Pulmonary hypertension
Obese patients have multiple risk factors for developing pulmonary hypertension (PH) such as OSA, OHS, left heart dysfunction, and chronic pulmonary thromboembolism. Patients with PH are at increased risk for morbidity and mortality with anesthesia and surgery. Kaw
et al. reported that 26 % of patients with PH (defined as a mean pulmonary artery pressure of > 25 mmHg) experienced postoperative morbidity or mortality as compared to a 2.6 % complication rate in patients without PH. Compared to controls, patients with PH had a significantly higher risk of developing congestive heart failure, respiratory failure, hemodynamic instability and sepsis. Factors associated with increased risk of complications included poor functional status (New York Heart Association functional class ≥ II), history of pulmonary embolism, OSA, and surgical complexity [
77]. Other risk factors included longer time under anesthesia (>3 h) and intraoperative vasopressor use.
Patients with PH should have a preoperative ECG, chest radiograph, and an echocardiogram to assess ventricular and valvular structure and function.
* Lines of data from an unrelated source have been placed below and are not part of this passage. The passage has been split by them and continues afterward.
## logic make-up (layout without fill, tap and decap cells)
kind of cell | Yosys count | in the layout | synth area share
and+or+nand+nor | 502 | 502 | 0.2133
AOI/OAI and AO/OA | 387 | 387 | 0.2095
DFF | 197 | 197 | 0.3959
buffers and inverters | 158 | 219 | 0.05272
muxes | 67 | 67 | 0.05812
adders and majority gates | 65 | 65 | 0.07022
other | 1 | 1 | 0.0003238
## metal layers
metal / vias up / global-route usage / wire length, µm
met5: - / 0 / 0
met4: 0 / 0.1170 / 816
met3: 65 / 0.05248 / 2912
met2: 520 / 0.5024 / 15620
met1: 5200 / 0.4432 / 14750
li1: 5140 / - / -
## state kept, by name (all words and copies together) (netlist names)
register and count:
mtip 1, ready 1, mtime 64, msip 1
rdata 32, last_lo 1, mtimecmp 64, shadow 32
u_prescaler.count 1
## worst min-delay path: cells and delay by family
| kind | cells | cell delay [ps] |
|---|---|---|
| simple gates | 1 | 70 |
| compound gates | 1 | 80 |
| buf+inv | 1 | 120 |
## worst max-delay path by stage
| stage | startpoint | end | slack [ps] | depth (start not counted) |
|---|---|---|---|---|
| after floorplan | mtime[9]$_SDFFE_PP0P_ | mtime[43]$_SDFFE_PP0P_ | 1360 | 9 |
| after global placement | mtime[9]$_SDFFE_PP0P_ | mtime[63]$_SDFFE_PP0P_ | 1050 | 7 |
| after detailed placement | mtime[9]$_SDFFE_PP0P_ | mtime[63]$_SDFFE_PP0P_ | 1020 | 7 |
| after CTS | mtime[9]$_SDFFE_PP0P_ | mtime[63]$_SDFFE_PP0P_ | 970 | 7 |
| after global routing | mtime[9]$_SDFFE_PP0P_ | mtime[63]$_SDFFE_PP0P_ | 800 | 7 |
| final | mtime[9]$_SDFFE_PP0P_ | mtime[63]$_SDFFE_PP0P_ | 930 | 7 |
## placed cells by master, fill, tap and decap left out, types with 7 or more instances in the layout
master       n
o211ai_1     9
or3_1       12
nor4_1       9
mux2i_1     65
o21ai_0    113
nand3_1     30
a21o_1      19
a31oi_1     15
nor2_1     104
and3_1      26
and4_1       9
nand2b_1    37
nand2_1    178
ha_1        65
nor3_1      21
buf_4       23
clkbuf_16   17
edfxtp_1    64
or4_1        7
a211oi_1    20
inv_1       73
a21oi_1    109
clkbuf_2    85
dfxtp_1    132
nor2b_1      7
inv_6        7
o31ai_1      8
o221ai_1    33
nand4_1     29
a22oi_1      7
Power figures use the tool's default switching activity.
--- src/rtl/bus_arbiter.sv ---
// Round-robin arbiter for N requesters sharing one tri-state bus.
// Each grant is followed by one all-zero turnaround cycle on cs before the next owner.
// Optional feature: define BUS_ARBITER_TIMEOUT_EN to force release of an owner
// that keeps the bus for MAX_HOLD cycles, pulsing timeout on entry to TURN.
module bus_arbiter
  import bus_pkg::*;
#(
  parameter int N        = 4,
  parameter int MAX_HOLD = 16
) (
  input  logic                 clk,
  input  logic                 rst_n,
  input  logic [N-1:0]         req,
  input  logic [N-1:0]         done,
  output logic [N-1:0]         cs,
  output logic [$clog2(N)-1:0] gnt_id,
  output logic                 busy,
  output logic                 timeout
);

  localparam int IDW = $clog2(N);

  state_e         state_q, state_d;
  logic [N-1:0]   cs_q, cs_d;
  logic [IDW-1:0] gnt_id_q, gnt_id_d;
  logic [IDW-1:0] last_owner_q, last_owner_d;
  logic           busy_q, busy_d;

  logic           pick_found_s;
  logic [IDW-1:0] pick_idx_s;
  logic           natural_s;
  logic           force_s;
  logic           release_s;

  rr_pick #(.N(N)) u_rr_pick (
    .req        (req),
    .last_owner (last_owner_q),
    .found      (pick_found_s),
    .index      (pick_idx_s)
  );

  // Only the owner's own done/req can end its tenure; other bits are ignored.
  assign natural_s = done[gnt_id_q] | ~req[gnt_id_q];
  assign release_s = natural_s | force_s;

`ifdef BUS_ARBITER_TIMEOUT_EN
  localparam logic [HOLD_W-1:0] HOLD_LAST = HOLD_W'(MAX_HOLD - 1);

  logic [HOLD_W-1:0] hold_cnt_q, hold_cnt_d;
  logic              timeout_q, timeout_d;

  assign force_s = (state_q == GRANT) && (hold_cnt_q == HOLD_LAST);

  // Count cycles spent in GRANT; a forced release without a natural one pulses timeout.
  always_comb begin
    hold_cnt_d = '0;
    timeout_d  = 1'b0;
    if (state_q == GRANT) begin
      if (release_s) begin
        hold_cnt_d = '0;
        timeout_d  = force_s & ~natural_s;
      end else begin
        hold_cnt_d = hold_cnt_q + 8'd1;
        timeout_d  = 1'b0;
      end
    end else begin
      hold_cnt_d = '0;
      timeout_d  = 1'b0;
    end
  end

  // Hold counter and timeout pulse registers.
  always_ff @(posedge clk or negedge rst_n) begin
    if (!rst_n) begin
      hold_cnt_q <= '0;
      timeout_q  <= 1'b0;
    end else begin
      hold_cnt_q <= hold_cnt_d;
      timeout_q  <= timeout_d;
    end
  end

  assign timeout = timeout_q;
`else
  assign force_s = 1'b0;
  assign timeout = 1'b0;
`endif

  // Next-state and next-output logic; IDLE and TURN both arbitrate.
  always_comb begin
    state_d      = state_q;
    cs_d         = cs_q;
    gnt_id_d     = gnt_id_q;
    busy_d       = busy_q;
    last_owner_d = last_owner_q;
    case (state_q)
      IDLE, TURN: begin
        if (pick_found_s) begin
          state_d      = GRANT;
          cs_d         = {{(N-1){1'b0}}, 1'b1} << pick_idx_s;
          gnt_id_d     = pick_idx_s;
          busy_d       = 1'b1;
          last_owner_d = pick_idx_s;
        end else begin
          state_d  = IDLE;
          cs_d     = '0;
          gnt_id_d = '0;
          busy_d   = 1'b0;
        end
      end
      GRANT: begin
        if (release_s) begin
          state_d  = TURN;
          cs_d     = '0;
          gnt_id_d = '0;
          busy_d   = 1'b0;
        end else begin
          state_d  = GRANT;
          cs_d     = cs_q;
          gnt_id_d = gnt_id_q;
          busy_d   = 1'b1;
        end
      end
      default: begin
        state_d  = IDLE;
        cs_d     = '0;
        gnt_id_d = '0;
        busy_d   = 1'b0;
      end
    endcase
  end

  // State and registered outputs; reset clears cs asynchronously.
  always_ff @(posedge clk or negedge rst_n) begin
    if (!rst_n) begin
      state_q      <= IDLE;
      cs_q         <= '0;
      gnt_id_q     <= '0;
      busy_q       <= 1'b0;
      last_owner_q <= IDW'(N - 1);
    end else begin
      state_q      <= state_d;
      cs_q         <= cs_d;
      gnt_id_q     <= gnt_id_d;
      busy_q       <= busy_d;
      last_owner_q <= last_owner_d;
    end
  end

  assign cs     = cs_q;
  assign gnt_id = gnt_id_q;
  assign busy   = busy_q;

endmodule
Right-sided heart catheterization is indicated for patients with pulmonary arterial hypertension [
78]. The data should be reviewed for characterization of pulmonary hemodynamics (pulmonary artery pressures, pulmonary vascular resistance), cardiac output (looking for signs of right heart failure), and response to vasodilator therapy [
79]. Other guidelines for perioperative management include continuing baseline pulmonary vascular targeted therapy (i.e. phosphodiesterase type 5 inhibitors, soluble guanylate cyclase stimulators, endothelin receptor antagonists, and prostanoids) [
38]. Preoperative evaluation by a PH specialist can be invaluable in optimizing the patient’s condition prior to surgery and anesthesia.